Date of Original Version
© 2014 IEEE. Personal use of this material is permitted. Permission from IEEE must be obtained for all other uses, in any current or future media, including reprinting/republishing this material for advertising or promotional purposes, creating new collective works, for resale or redistribution to servers or lists, or reuse of any copyrighted component of this work in other works.
Abstract or Description
The Apache Hadoop framework has rung in a new era in how data-rich organizations can process, store, and analyze large amounts of data. This has resulted in increased potential for an infrastructure exodus from the traditional solution of commercial database ad-hoc analytics on network-attached storage (NAS).
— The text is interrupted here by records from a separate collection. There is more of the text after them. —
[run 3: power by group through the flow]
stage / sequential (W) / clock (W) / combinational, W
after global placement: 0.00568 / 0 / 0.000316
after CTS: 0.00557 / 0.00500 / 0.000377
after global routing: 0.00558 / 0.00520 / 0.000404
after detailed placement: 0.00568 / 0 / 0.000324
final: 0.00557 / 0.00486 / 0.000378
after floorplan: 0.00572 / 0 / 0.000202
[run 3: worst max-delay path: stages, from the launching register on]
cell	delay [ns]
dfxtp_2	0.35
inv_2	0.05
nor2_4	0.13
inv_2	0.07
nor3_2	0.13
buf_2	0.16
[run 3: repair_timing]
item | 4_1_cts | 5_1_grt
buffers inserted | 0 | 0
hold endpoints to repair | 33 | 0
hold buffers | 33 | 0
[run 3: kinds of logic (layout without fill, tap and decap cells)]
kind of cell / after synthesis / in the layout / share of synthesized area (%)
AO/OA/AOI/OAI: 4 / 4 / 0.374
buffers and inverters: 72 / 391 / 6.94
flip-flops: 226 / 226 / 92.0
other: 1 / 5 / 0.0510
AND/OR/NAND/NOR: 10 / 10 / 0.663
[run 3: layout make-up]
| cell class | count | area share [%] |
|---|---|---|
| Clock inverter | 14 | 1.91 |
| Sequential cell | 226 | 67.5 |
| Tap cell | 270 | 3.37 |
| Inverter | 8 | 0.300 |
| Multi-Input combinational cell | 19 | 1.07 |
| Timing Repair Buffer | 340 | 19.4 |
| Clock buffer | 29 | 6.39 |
**config.mk**
```make
export PLATFORM = sky130hd
export DESIGN_NAME = icache_lru
export DESIGN_NICKNAME = d
export VERILOG_FILES = /design/src/rtl/icache_pkg.sv /design/src/rtl/icache_lru.sv
export SDC_FILE = /design/constraint.sdc
export NUM_CORES = 1
export LEC_CHECK = 0
export ABC_AREA = 1
export BUFFER_PORTS_ARGS = -buffer_cell sky130_fd_sc_hd__buf_2
export CORE_AREA = 2 2 199 201
export DETAILED_ROUTE_END_ITERATION = 8
export DIE_AREA = 0 0 201 203
export PLACE_DENSITY = 0.61
export REMOVE_ABC_BUFFERS = 1
export SETUP_SLACK_MARGIN = 0.05
export SYNTH_ARGS = -nofsm -noshare
export SYNTH_HDL_FRONTEND = slang
export SYNTH_SLANG_ARGS = --single-unit
```
**constraint.sdc**
```tcl
create_clock -name clk -period 41.1 [get_ports clk]
set_input_delay 10.275 -clock clk [delete_from_list [all_inputs] [get_ports clk]]
set_output_delay 10.275 -clock clk [all_outputs]
set_load 0.03 [all_outputs]
```
**src/rtl/icache_pkg.sv**
```systemverilog
// Instruction cache package with geometry, address fields, data types and controller states
package icache_pkg;

  // --------------------
  // Cache geometry
  // --------------------
  localparam int NUM_WAYS   = 6;    // Six-way set-associative
  localparam int NUM_SETS   = 8;    // Eight sets, indexed by three address bits
  localparam int WORD_W     = 32;   // Instruction word and memory beat width
  localparam int ADDR_W     = 32;   // Byte address width
  localparam int LINE_WORDS = 8;    // Words per line, also the burst length
  localparam int LINE_W     = 256;  // LINE_WORDS * WORD_W

  // Address split is tag | index | offset, with the offset covering 32 bytes
  localparam int OFFSET_W   = 5;
  localparam int INDEX_W    = 3;
  localparam int TAG_W      = 24;   // ADDR_W - INDEX_W - OFFSET_W

  // Use stamps are wide enough that tests never reach saturation
  localparam int STAMP_W    = 8;

  // --------------------
  // Data types
  // --------------------
  typedef logic [WORD_W-1:0]            word_t;
  typedef logic [ADDR_W-1:0]            addr_t;
  typedef logic [TAG_W-1:0]             tag_t;
  typedef logic [INDEX_W-1:0]           index_t;
  typedef logic [$clog2(NUM_WAYS)-1:0]  way_t;   // Three bits, ways 0 to 5 used
  typedef logic [LINE_W-1:0]            line_t;  // Word 0 sits in the low bits
  typedef logic [STAMP_W-1:0]           stamp_t;

  // Refill controller states, lookup is the idle state
  typedef enum logic [1:0] {
    ST_LOOKUP,   // Idle, takes a CPU request and looks it up
    ST_MEM_REQ,  // Line request held to memory until accepted
    ST_REFILL    // Taking in the burst beats
  } cache_state_e;

endpackage

```
**src/rtl/icache_lru.sv**
```systemverilog
// Replacer keeping per-way use stamps and a saturating stamp counter to pick the victim way
`timescale 1ns/1ps

module icache_lru (
  input  logic              clk,
  input  logic              rst,
  input  icache_pkg::addr_t req_addr,
  input  logic              rsp_fire,    // Accepted hit in the lookup state
  input  icache_pkg::way_t  hit_way,
  output icache_pkg::way_t  victim_way
);

  icache_pkg::stamp_t stamp_q [icache_pkg::NUM_SETS][icache_pkg::NUM_WAYS];
  icache_pkg::stamp_t counter_q;   // Global use counter, shared by all sets
  icache_pkg::stamp_t best_stamp;  // Smallest stamp seen while scanning the set
  icache_pkg::index_t req_index;

  assign req_index = req_addr[icache_pkg::OFFSET_W +: icache_pkg::INDEX_W];

  // --------------------
  // Stamp update
  // --------------------
  always_ff @(posedge clk) begin
    if (rst) begin
      for (int s = 0; s < icache_pkg::NUM_SETS; s++) begin
        for (int w = 0; w < icache_pkg::NUM_WAYS; w++) begin
          stamp_q[s][w] <= '0;
        end
      end
      counter_q <= '0;
    end else if (rsp_fire) begin
      stamp_q[req_index][hit_way] <= counter_q;  // Most recent use gets the current count
      // Counter sticks at all ones instead of wrapping back to the oldest value
      if (counter_q != '1) begin
        counter_q <= counter_q + 1'b1;
      end
    end
  end

  // --------------------
  // Victim choice
  // --------------------
  // Strict compare keeps the lowest way on ties, so empty ways fill in order
  always_comb begin
    victim_way = '0;
    best_stamp = stamp_q[req_index][0];
    for (int w = 1; w < icache_pkg::NUM_WAYS; w++) begin
      if (stamp_q[req_index][w] < best_stamp) begin
        best_stamp = stamp_q[req_index][w];
        victim_way = icache_pkg::way_t'(w);
      end
    end
  end

endmodule

```
==> metrics.md, run 1 <==
| Metric | Value |
|---|---|
| Clk buf depth | 3 |
| RSZ-0062 raised after global routing | no |
| Setup violations, final | 0 |
| Resize count post-CTS | 0 |
| Via/cell ratio | 5.70 |
| Slew headroom | 0.152 |
| Max-Cap Viols | 0 |
| TNS Setup | 0 ps |
| DRC viols | 0 |
| Period minus WS final | 30160 ps |
| CP peak stage delay | 720 ps |
| Remaining antenna violation count | 0 |
| Flops & latches, synth | 392 |
| Clock root cell | clkbuf_16 |
| Worst slew pin tran | 1270 ps |
| Leak | 6.88 nW |
| Slew Limit Fails | 0 |
| Peak Freq | 0.0332 GHz |
| Die X | 201 µm |
| Most frequent CP cell | nor2_1 |
| Nets | 1670 |
| Chip Height | 203 µm |
| CTS HTree Levels | 2 |
| First-pass DRT Iterations | 6 |
| CTS Hold Bufs | 0 |
| Total track usage | 0.229 |
| Routability cong. | 0.878 |
| Kind of critical path | in2out |
| CORE AREA | 38500 µm² |
| # rows | 72 |
| Kind of cell adding the most delay to the critical path | compound AO/OA/AOI/OAI gates |
| Post-Syn Area | 17500 µm² |
| I/O pin cnt | 41 |
| Largest net degree at the start of global routing | 55 |
| Final WS setup | 10940 ps |
| Worst slack at placement | 11110 ps |
| Global route total overflow | 0 |
| Hold slack final | 506 ps |
| Critical path data required time | 30830 ps |
| Vias in the first global route | 12100 |
| Die area | 40800 µm² |
| ANT cells | 0 |
| Final-report hold violation count | 0 |
| Bufs and invs on worst path | 4 |
| Number of flops mapped to enable cells by yosys | 384 |
| Initial antenna violation count | 0 |
| Top FF cell, synth | edfxtp_1 |
| Filler Cell Count | 3425 |
| Area grow syn2layout | 10.7% |
| Total CTS buffers | 41 |
| TritonCTS clock tree | yes |
| Detailed-placement wirelength estimate | 28400 µm |
| Via count | 12200 |
| Status | completed |
| Synth unique cells | 38 |
| Starting density of the core | 0.455 |
| Cell count after synthesis | 1614 |
| Pwr/cell area | 50.0 nW/µm² |
| Critical Path Source Type | input pin |
| Final wirelength | 46200 µm |
| Yosys warns | 0 |
| Most common cell after layout, fill and taps aside | nor2_1 |
| Wire per inst | 21.5 µm |
| Share of layout cells above drive strength 1 | 0.0798 |
| Most frequent cells in the layout | nor2_1 (412), edfxtp_1 (384), nand2_1 (300) |
| Final worst-path cycle share | 0.734 |
| Maximum vdd ir drop | 0.0000344 V |
| Clock Latency Late Sink | 540 ps |
| First-pass GRT wire length | 71000 µm |
| CP arrival | 19890 ps |
| Layout Skew | 11.6 ps |
| Worst-path maximum fanout | 42 |
| Final Core Density | 0.503 |
| Post-CTS Setup Bufs | 0 |
| Initial DRC Count | 1267 |
| Worst Setup End Kind | output pin |
| Slowest-stage cell, CP | a211oi_1 |
| FFs w/ async S/R, synth | 0 |
| Register area share after synthesis | 0.668 |
| Hold crit path type | reg2reg |
| CTS sink count | 392 |
| Port bufs | 11 |
| Clock transition at the registers of the reported paths | 50 ps |
| Syn avg cell area | 10.8 µm² |
layout make-up:
class	instances	area, µm²	area share
sequential	392	11700	0.604
multi-input combinational	1047	5140	0.266
inverter	91	342	0.0176
timing repair buffer	27	175	0.00905
clock buffer	47	1070	0.0552
tap	518	648	0.0335
clock inverter	26	292	0.0151
cells in the mapped netlist, types with 11 or more instances:
cell,instances,area [µm²]
a221oi_1,33,289
inv_1,77,289
o22ai_1,19,119
a22o_1,39,342
o21ai_0,35,175
clkbuf_1,62,233
nand4_1,32,200
nand3_1,32,160
a22oi_1,37,278
nand2_2,11,68.8
buf_1,19,71.3
nor2_1,412,1550
a21oi_1,22,110
ha_1,32,400
nand2_1,300,1130
edfxtp_1,384,11500
worst paths after layout:
path | from | endpoint | slack, ps | depth (start not counted)
worst min-delay path | counter_q[7] | counter_q[7] | 510 | 2
worst max register to register | counter_q[4] | counter_q[7] | 38480 | 11
worst min register to register | counter_q[7] | counter_q[7] | 510 | 2
worst max-delay path | req_addr[7] | victim_way[2] | 10940 | 39
sequential cells by signal (all words and copies together) (netlist names):
name,cells
stamp_q,384
counter_q,8
metrics by stage:
step | instance area (µm²) | instances | power, W
after floorplan | 17200 | 1530 | 0.000556
after global placement | 18000 | 2075 | 0.000593
after detailed placement | 18000 | 2075 | 0.000597
after CTS | 19400 | 2148 | 0.000972
after global routing | 19400 | 2148 | 0.00101
final | 19400 | 2148 | 0.000968
cells by family after synthesis:
family	share of synthesized area
DFF	0.668
AOI/OAI and AO/OA	0.0831
adders and majority gates	0.0229
buffers and inverters	0.0383
and+or+nand+nor	0.188
routing by layer:
layer,vias to the layer above,global-route usage,part of all wire
li1,5624,-,-
met1,6079,0.313,0.42
met2,457,0.380,0.48
met3,86,0.0271,0.069
met4,0,0.0812,0.031
met5,-,0,0
power by group:
group | internal, W | switching [W]
clock network | 0.000225 | 0.000152
registers | 0.000451 | 0.00000440
logic | 0.0000396 | 0.0000956
total | 0.000715 | 0.000252
worst register-to-register path: stages (launching register included):
cell and delay, ps:
dfxtp_1 330, inv_2 50, buf_4 590, nor3_1 180, a31oi_1 400, nand2_1 160
nor2_1 170, inv_1 70, nor3_1 230, nand2_1 110, o21ai_0 160, a21oi_1 50
No activity file was read; power rests on OpenSTA's default activity.
==> run 2, diff against run 1 <==
==> constraint.sdc (replaced) <==
create_clock -name clk -period 28.1 [get_ports clk]
set_input_delay 7.025 -clock clk [delete_from_list [all_inputs] [get_ports clk]]
set_output_delay 7.025 -clock clk [all_outputs]
set_load 0.03 [all_outputs]
==> run 2 against run 1 <==
  * First-iteration DRC count fell by 2.2%
  * Highest routed layer unchanged
  * Largest power group unchanged
  * Sequential cell count unchanged
  * Clock power is 40% higher
  * Sequential share of layout area increased by 0.16 points
  * Die area stayed put
  * Combinational power increased by 44%
==> metrics.md, run 2 (synthesis results as in run 1) <==
| Metric | Value |
|---|---|
| Gr busiest metal | met2 (unchanged) |
| GRT met3 Usage | 0.0307 (was 0.0271) |
| Total track usage | 0.226 (was 0.229) |
| Reg2reg setup slack | 25470 ps (was 38480 ps) |
| WHS Endpoint | counter_q[0] (was counter_q[7]) |
| Die area | 40800 µm² (unchanged) |
| # rows | 72 (unchanged) |
| Nets | 1670 (unchanged) |
| Biggest regs | stamp_q (384), counter_q (8) (unchanged) |
| Port bufs | 11 (unchanged) |
| ANT cells | 0 (unchanged) |
| Worst r2r src | counter_q[4] (unchanged) |
| Via count | 12300 (was 12200) |
| CTS sink count | 392 (unchanged) |
| Critical R2R Capture | counter_q[7] (unchanged) |
| Share of layout cells above drive strength 1 | 0.0796 (was 0.0798) |
| Most common cell after layout, fill and taps aside | nor2_1 (unchanged) |
| Leak | 6.85 nW (was 6.88 nW) |
| DRC viols | 0 (unchanged) |
| Vias in the first global route | 12200 (was 12100) |
| Kind of cell adding the most delay to the critical path | compound AO/OA/AOI/OAI gates (unchanged) |
| First-pass DRT Iterations | 5 (was 6) |
| Largest net degree at the start of global routing | 55 (unchanged) |
| Met2 usage | 0.366 (was 0.380) |
| Met1 usage | 0.311 (was 0.313) |
| Kind of critical path | in2out (unchanged) |
| Sw Pwr | 0.000368 W (was 0.000252 W) |
| First-pass GRT wire length | 70400 µm (was 71000 µm) |
| Biggest register | stamp_q (unchanged) |
| Bufs and invs on worst path | 5 (was 4) |
| Slew Limit Fails | 0 (unchanged) |
| FF-to-FF path depth | 11 (unchanged) |
| Setup crit start | req_addr[5] (was req_addr[7]) |
| Slew headroom | 0.194 (was 0.152) |
| TNS Setup | 0 ps (unchanged) |
| RSZ-0062 raised after global routing | no (unchanged) |
| Int Power | 0.00102 W (was 0.000715 W) |
| Critical Path Source Type | input pin (unchanged) |
| Hold Crit Start | counter_q[0] (was counter_q[7]) |
| Final-report hold violation count | 0 (unchanged) |
| Clock root cell | clkbuf_16 (unchanged) |
| Remaining antenna violation count | 0 (unchanged) |
| Global route total overflow | 0 (unchanged) |
| Slowest-stage cell, CP | a211oi_1 (unchanged) |
| CTS HTree Levels | 2 (unchanged) |
| Hold slack final | 513 ps (was 506 ps) |
| Maximum vdd ir drop | 0.0000386 V (was 0.0000344 V) |
| Hold Crit Depth | 1 (was 2) |
| Period minus WS final | 23670 ps |
| Total placed cells including tap cells | 2075 (unchanged) |
| Max-Cap Viols | 0 (unchanged) |
| Worst Setup End Kind | output pin (unchanged) |
| CP arrival | 16650 ps (was 19890 ps) |
| Sw frac | 0.265 (was 0.261) |
| Via/cell ratio | 5.71 (was 5.70) |
| Status | completed (unchanged) |
| Post-CTS Setup Bufs | 0 (unchanged) |
| Max FFs per register | 384 (unchanged) |
| Sequential power share | 0.479 (was 0.471) |
| Initial antenna violation count | 0 (unchanged) |
| Peak Freq | 0.0422 GHz |
| Critical path data required time | 21080 ps (was 30830 ps) |
| Setup violations, final | 0 (unchanged) |
| Wire per inst | 21.2 µm (was 21.5 µm) |
| Final wirelength | 45500 µm (was 46200 µm) |
| Resize count post-CTS | 0 (unchanged) |
| Clock power share | 0.381 (was 0.390) |
| I/O pin cnt | 41 (unchanged) |
| TritonCTS clock tree | yes (unchanged) |
| Worst-path maximum fanout | 25 (was 42) |
| Comb pwr share | 0.140 (about the same) |
| Worst slew pin tran | 1210 ps (was 1270 ps) |
| Detailed-placement wirelength estimate | 28100 µm (was 28400 µm) |
| Routability cong. | 0.868 (was 0.878) |
| Clock Latency Late Sink | 550 ps (was 540 ps) |
| Worst slack at placement | 4440 ps (was 11110 ps) |
| Layout Skew | 18.2 ps (was 11.6 ps) |
| Filler Cell Count | 3455 (was 3425) |
| Area grow syn2layout | 10.4% (was 10.7%) |
| Most frequent cells in the layout | nor2_1 (412), edfxtp_1 (384), nand2_1 (300) (unchanged) |
| Pwr/cell area | 71.9 nW/µm² (was 50.0 nW/µm²) |
| CP peak stage delay | 660 ps (was 720 ps) |
| Chip Height | 203 µm (unchanged) |
| Hold crit path type | reg2reg (unchanged) |
| Initial DRC Count | 1239 (was 1267) |
| Final worst-path cycle share | 0.842 |
| Clk buf depth | 3 (unchanged) |
| Final WS setup | 4430 ps (was 10940 ps) |
| CORE AREA | 38500 µm² (unchanged) |
| Total CTS buffers | 41 (unchanged) |
| Die X | 201 µm (unchanged) |
| Non-filler instance count after layout | 2151 (was 2148) |
| CTS Hold Bufs | 0 (unchanged) |
| Clock transition at the registers of the reported paths | 60 ps (was 50 ps) |
| Starting density of the core | 0.455 (unchanged) |
==> run 2: final cells by class <==
cell class,instances,area (µm²),area share
tap,518,648,0.0336
timing repair buffer,27,175,0.00907
clock buffer,52,1130,0.0585
sequential,392,11700,0.605
multi-input combinational,1047,5140,0.266
clock inverter,24,179,0.00927
inverter,91,342,0.0177
==> run 2: per-layer routing <==
| layer | vias to the layer above | part of all wire |
|---|---|---|
| met5 | - | 0 |
| met4 | 0 | 0.035 |
| met3 | 107 | 0.078 |
| met2 | 500 | 0.47 |
| met1 | 6054 | 0.42 |
| li1 | 5631 | - |
==> run 2: how the worst max path moves through the flow <==
stage | endpoint | slack, ps | cells after the start
6_report | victim_way[2] | 4430 | 39
2_1_floorplan | victim_way[1] | 6530 | 36
5_1_grt | victim_way[2] | 3400 | 39
4_1_cts | victim_way[2] | 4410 | 39
3_5_place_dp | victim_way[2] | 4440 | 39
3_3_place_gp | victim_way[2] | 4630 | 39
==> run 2: worst reg2reg max path: stages (launching register included) <==
cell,delay (ps)
dfxtp_1,330
inv_2,50
buf_4,580
nor3_1,190
a31oi_1,390
nand2_1,140
nor2_1,160
inv_1,70
nor3_1,260
nand2_1,110
o21ai_0,160
a21oi_1,60
==> run 2: metrics by stage <==
step	util	total power (W)	instance area (µm²)
after global placement	0.468	0.000867	18000
after CTS	0.502	0.00139	19300
after detailed placement	0.468	0.000872	18000
final	0.502	0.00139	19300
after floorplan	-	0.000813	17200
after global routing	0.502	0.00144	19300
==> run 2: power groups by stage <==
stage / combinational [W] / sequential [W] / clock, W
after floorplan: 0.000138 / 0.000675 / 0
after global placement: 0.000190 / 0.000678 / 0
after detailed placement: 0.000194 / 0.000678 / 0
after CTS: 0.000195 / 0.000666 / 0.000533
after global routing: 0.000221 / 0.000667 / 0.000555
final: 0.000194 / 0.000666 / 0.000529
==> run 3, diff against run 2 <==
--- a/config.mk
+++ b/config.mk
@@ -5,12 +5,12 @@
 export SDC_FILE = /design/constraint.sdc
 export NUM_CORES = 1
 export LEC_CHECK = 0
-export ABC_AREA = 1
+export ABC_AREA = 0
 export BUFFER_PORTS_ARGS = -buffer_cell sky130_fd_sc_hd__buf_2
-export CORE_AREA = 2 2 199 201
+export CORE_AREA = 2 2 206 208
 export DETAILED_ROUTE_END_ITERATION = 8
-export DIE_AREA = 0 0 201 203
-export PLACE_DENSITY = 0.61
+export DIE_AREA = 0 0 208 210
+export PLACE_DENSITY = 0.63
 export REMOVE_ABC_BUFFERS = 1
 export SETUP_SLACK_MARGIN = 0.05
 export SYNTH_ARGS = -nofsm -noshare
==> constraint.sdc (replaced) <==
create_clock -name clk -period 21.7 [get_ports clk]
set_input_delay 5.425 -clock clk [delete_from_list [all_inputs] [get_ports clk]]
set_output_delay 5.425 -clock clk [all_outputs]
set_load 0.03 [all_outputs]
==> run 3 against run 2 <==
  * Critical path depth is 10 higher
  * Sequential share of layout area is 4.9 points lower
  * Hold slack lost 23 ps
  * Register-to-register slack worse by 6300 ps
  * Routed wire length is 12% higher
  * Via count up 1.5%
  * Core utilization up 0.51 points
  * Setup slack worse by 3900 ps
  * Clock skew fell by 4.2 ps
  * Cell area grew 8.9%
  * Sequential cell count did not move
  * Global-route usage up 0.70 points
==> metrics.md, run 3 <==
| Metric | Value |
|---|---|
| Status | completed (unchanged) |
| Yosys warns | 0 (unchanged) |
| Total track usage | 0.233 (was 0.226) |
| Nets | 1581 (was 1670) |
| Wire per inst | 24.4 µm (was 21.2 µm) |
| Kind of critical path | in2out (unchanged) |
| CORE AREA | 41500 µm² (was 38500 µm²) |
| Most common cell after layout, fill and taps aside | edfxtp_1 (was nor2_1) |
| Port bufs | 11 (unchanged) |
| RSZ-0062 raised after global routing | no (unchanged) |
| Top-count cell post-synth | edfxtp_1 (was nor2_1) |
| Final Core Density | 0.507 (was 0.502) |
| Share of the synthesized area in the top cell type | 0.611 (was 0.659) |
| I/O pin cnt | 41 (unchanged) |
| Peak Freq | 0.0473 GHz |
| Global route total overflow | 0 (unchanged) |
| Top FF cell, synth | edfxtp_1 (unchanged) |
| Hold Crit Depth | 2 (was 1) |
| Share of layout cells above drive strength 1 | 0.147 (was 0.0796) |
| Max FFs per register | 384 (unchanged) |
| Slew headroom | 0.264 (was 0.194) |
| Worst Setup End Kind | output pin (unchanged) |
| # rows | 75 (was 72) |
| Via/cell ratio | 6.00 (was 5.71) |
| Largest net degree at the start of global routing | 59 (was 55) |
| Slew Limit Fails | 0 (unchanged) |
| Initial antenna violation count | 0 (unchanged) |
| CP peak stage delay | 380 ps (was 660 ps) |
| Syn avg cell area | 12.4 µm² (was 10.8 µm²) |
| Clk buf depth | 3 (unchanged) |
| Hold slack final | 489 ps (was 513 ps) |
| CTS HTree Levels | 2 (unchanged) |
| Max-Cap Viols | 0 (unchanged) |
| Number of flops mapped to enable cells by yosys | 384 (unchanged) |
| Initial DRC Count | 1159 (was 1239) |
| Synth unique cells | 66 (was 38) |
| Flops & latches, synth | 392 (unchanged) |
| Most frequent cells in the layout | edfxtp_1 (384), and2_1 (293), nor3_1 (102) (was nor2_1 (412), edfxtp_1 (384), nand2_1 (300)) |
| Remaining antenna violation count | 0 (unchanged) |
| Die area | 43700 µm² (was 40800 µm²) |
| DRC viols | 0 (unchanged) |
| Leak | 7.56 nW (was 6.85 nW) |
| Final wirelength | 50900 µm (was 45500 µm) |
| Maximum vdd ir drop | 0.0000541 V (was 0.0000386 V) |
| Synth cell count leaders | edfxtp_1 (384), and2_1 (294), nor3_1 (104) (was nor2_1 (412), edfxtp_1 (384), nand2_1 (300)) |
| Critical path data required time | 16270 ps (was 21080 ps) |
| Die X | 208 µm (was 201 µm) |
| Slowest-stage cell, CP | mux2_1 (was a211oi_1) |
| Detailed-placement wirelength estimate | 32800 µm (was 28100 µm) |
| FF-to-FF path depth | 7 (was 11) |
| Final-report hold violation count | 0 (unchanged) |
| Critical Path Source Type | input pin (unchanged) |
| Vias in the first global route | 12200 (about the same) |
| CP arrival | 15700 ps (was 16650 ps) |
| Routability cong. | 0.913 (was 0.868) |
| Area grow syn2layout | 11.4% (was 10.4%) |
| Final worst-path cycle share | 0.974 |
| Starting density of the core | 0.455 (about the same) |
| Biggest regs | stamp_q (384), counter_q (8) (unchanged) |
| TritonCTS clock tree | yes (unchanged) |
| Biggest register | stamp_q (unchanged) |
| FFs w/ async S/R, synth | 0 (unchanged) |
| Worst slew pin tran | 1100 ps (was 1210 ps) |
| Post-Syn Area | 18900 µm² (was 17500 µm²) |
| TNS Setup | 0 ps (unchanged) |
| Layout Skew | 14.0 ps (was 18.2 ps) |
| Setup violations, final | 0 (unchanged) |
| Via count | 12500 (was 12300) |
| Hold crit path type | reg2reg (unchanged) |
| Top cells by area, synth | edfxtp_1 (61%), and2_1 (9.7%), a22oi_1 (2.9%) (was edfxtp_1 (66%), nor2_1 (8.8%), nand2_1 (6.4%)) |
| Period minus WS final | 21130 ps |
| Chip Height | 210 µm (was 203 µm) |
| Clock root cell | clkbuf_16 (unchanged) |
| First-pass GRT wire length | 76800 µm (was 70400 µm) |
| Pwr/cell area | 89.2 nW/µm² (was 71.9 nW/µm²) |
| First-pass DRT Iterations | 5 (unchanged) |
| Synth area leader | edfxtp_1 (unchanged) |
| Worst-path maximum fanout | 15 (was 25) |
| Clock transition at the registers of the reported paths | 60 ps (about the same) |
| Clock Latency Late Sink | 550 ps (about the same) |
| Register area share after synthesis | 0.619 (was 0.668) |
| Total CTS buffers | 43 (was 41) |
| Most frequent CP cell | a21oi_1 |
| CTS sink count | 392 (unchanged) |
| Cell count after synthesis | 1517 (was 1614) |
| ANT cells | 0 (unchanged) |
While many data-rich organizations can afford to either move entirely to Hadoop for their Big Data analytics, or to maintain their existing traditional infrastructures and acquire a new set of infrastructure solely for Hadoop jobs, most supercomputing centers do not enjoy either of those possibilities. Too much of the existing scientific code is tailored to work on massively parallel file systems unlike the Hadoop Distributed File System (HDFS), and their datasets are too large to reasonably maintain and/or ferry between two distinct storage systems. Nevertheless, as scientists search for easier-to-program frameworks with a lower time-to-science to post-process their huge datasets after execution, there is increasing pressure to enable use of MapReduce within these traditional High Performance Computing (HPC) architectures. Therefore, in this work we explore potential means to enable use of the easy-to-program Hadoop MapReduce framework without requiring a complete infrastructure overhaul from existing HPC NAS solutions. We demonstrate that retaining function-dedicated resources like NAS is not only possible, but can even be effected efficiently with MapReduce. In our exploration, we unearth subtle pitfalls resultant from this mash-up of new-era Big Data computation on conventional HPC storage and share the clever architectural configurations that allow us to avoid them. Last, we design and present a novel Hadoop File System, the Reliable Array of Independent NAS File System (RainFS), and experimentally demonstrate its improvements in performance and reliability over the previous architectures we have investigated.
Proceedings of the International Conference on Distributed Computing Systems (ICDCS), 2014, 524-534.